• [Data extracts]

[src/rtl/vending_credit_fsm.sv]
// Interprets received ASCII bytes as coins, selections and refunds; owns the
// credit balance and drives the timed dispense level and change report.
module vending_credit_fsm
    import vending_pkg::*;
#(
    parameter int PRICE_A     = 50,
    parameter int PRICE_B     = 75,
    parameter int PRICE_C     = 100,
    parameter int MAX_CREDIT  = 200,
    parameter int HOLD_CYCLES = 100_000_000
) (
    input  logic       clk,
    input  logic       reset,
    input  logic [7:0] rx_data,
    input  logic       rx_valid,
    output logic [7:0] credit,
    output logic       dispense,
    output logic [1:0] item,
    output logic [7:0] change,
    output logic       change_valid,
    output logic       reject,
    output logic       busy
);
    state_e     state_q, state_d;
    logic [7:0] credit_q, credit_d;
    logic [7:0] change_q, change_d;
    logic       change_valid_q, change_valid_d;
    logic       reject_q, reject_d;
    logic       dispense_q, dispense_d;
    logic [1:0] item_q, item_d;
    logic       busy_q, busy_d;

    logic       timer_start;
    logic       timer_done;
    logic [8:0] coin_value;
    logic [8:0] coin_sum;
    logic [7:0] price;
    logic [1:0] sel_code;

    hold_timer #(
        .HOLD_CYCLES(HOLD_CYCLES)
    ) u_hold_timer (
        .clk   (clk),
        .reset (reset),
        .start (timer_start),
        .done  (timer_done)
    );

    always_comb begin
        state_d        = state_q;
        credit_d       = credit_q;
        change_d       = change_q;
        change_valid_d = 1'b0;
        reject_d       = 1'b0;
        dispense_d     = dispense_q;
        item_d         = item_q;
        timer_start    = 1'b0;
        coin_value     = 9'd0;
        price          = 8'd0;
        sel_code       = ITEM_NONE;

        case (rx_data)
            CMD_NICKEL:  coin_value = 9'd5;
            CMD_DIME:    coin_value = 9'd10;
            CMD_QUARTER: coin_value = 9'd25;
            default:     coin_value = 9'd0;
        endcase
        case (rx_data)
            CMD_SEL_A: begin price = 8'(PRICE_A); sel_code = ITEM_A; end
            CMD_SEL_B: begin price = 8'(PRICE_B); sel_code = ITEM_B; end
            CMD_SEL_C: begin price = 8'(PRICE_C); sel_code = ITEM_C; end
            default:   begin price = 8'd0;        sel_code = ITEM_NONE; end
        endcase
        // Ninth bit keeps an overflowing coin from wrapping below the ceiling.
        coin_sum = {1'b0, credit_q} + coin_value;

        case (state_q)
            ST_IDLE: begin
                if (rx_valid) begin
                    if (coin_value != 9'd0) begin
                        if (coin_sum > 9'(MAX_CREDIT)) begin
                            reject_d = 1'b1;
                        end else begin
                            credit_d = coin_sum[7:0];
                        end
                    end else if (sel_code != ITEM_NONE) begin
                        if (credit_q >= price) begin
                            credit_d       = 8'd0;
                            change_d       = credit_q - price;
                            change_valid_d = 1'b1;
                            dispense_d     = 1'b1;
                            item_d         = sel_code;
                            timer_start    = 1'b1;
                            state_d        = ST_HOLD;
                        end else begin
                            reject_d = 1'b1;
                        end
                    end else if (rx_data == CMD_REFUND && credit_q != 8'd0) begin
                        change_d       = credit_q;
                        change_valid_d = 1'b1;
                        credit_d       = 8'd0;
                    end
                end
            end
            ST_HOLD: begin
                if (rx_valid && is_command(rx_data)) begin
                    reject_d = 1'b1;
                end
                if (timer_done) begin
                    dispense_d = 1'b0;
                    item_d     = ITEM_NONE;
                    state_d    = ST_IDLE;
                end
            end
            default: state_d = ST_IDLE;
        endcase

        busy_d = (state_d == ST_HOLD);
    end

    always_ff @(posedge clk) begin
        if (!reset) begin
            state_q        <= ST_IDLE;
            credit_q       <= 8'd0;
            change_q       <= 8'd0;
            change_valid_q <= 1'b0;
            reject_q       <= 1'b0;
            dispense_q     <= 1'b0;
            item_q         <= ITEM_NONE;
            busy_q         <= 1'b0;
        end else begin
            state_q        <= state_d;
            credit_q       <= credit_d;
            change_q       <= change_d;
            change_valid_q <= change_valid_d;
            reject_q       <= reject_d;
            dispense_q     <= dispense_d;
            item_q         <= item_d;
            busy_q         <= busy_d;
        end
    end

    assign credit       = credit_q;
    assign dispense     = dispense_q;
    assign item         = item_q;
    assign change       = change_q;
    assign change_valid = change_valid_q;
    assign reject       = reject_q;
    assign busy         = busy_q;

endmodule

• [How to complete this task] When you reach the line holding "ST_HOLD: begin" in the records above, begin reproducing exactly, stop after the line holding "if (!reset) begin", and output nothing else.

• [Completed task]
            ST_HOLD: begin
                if (rx_valid && is_command(rx_data)) begin
                    reject_d = 1'b1;
                end
                if (timer_done) begin
                    dispense_d = 1'b0;
                    item_d     = ITEM_NONE;
                    state_d    = ST_IDLE;
                end
            end
            default: state_d = ST_IDLE;
        endcase

        busy_d = (state_d == ST_HOLD);
    end

    always_ff @(posedge clk) begin
        if (!reset) begin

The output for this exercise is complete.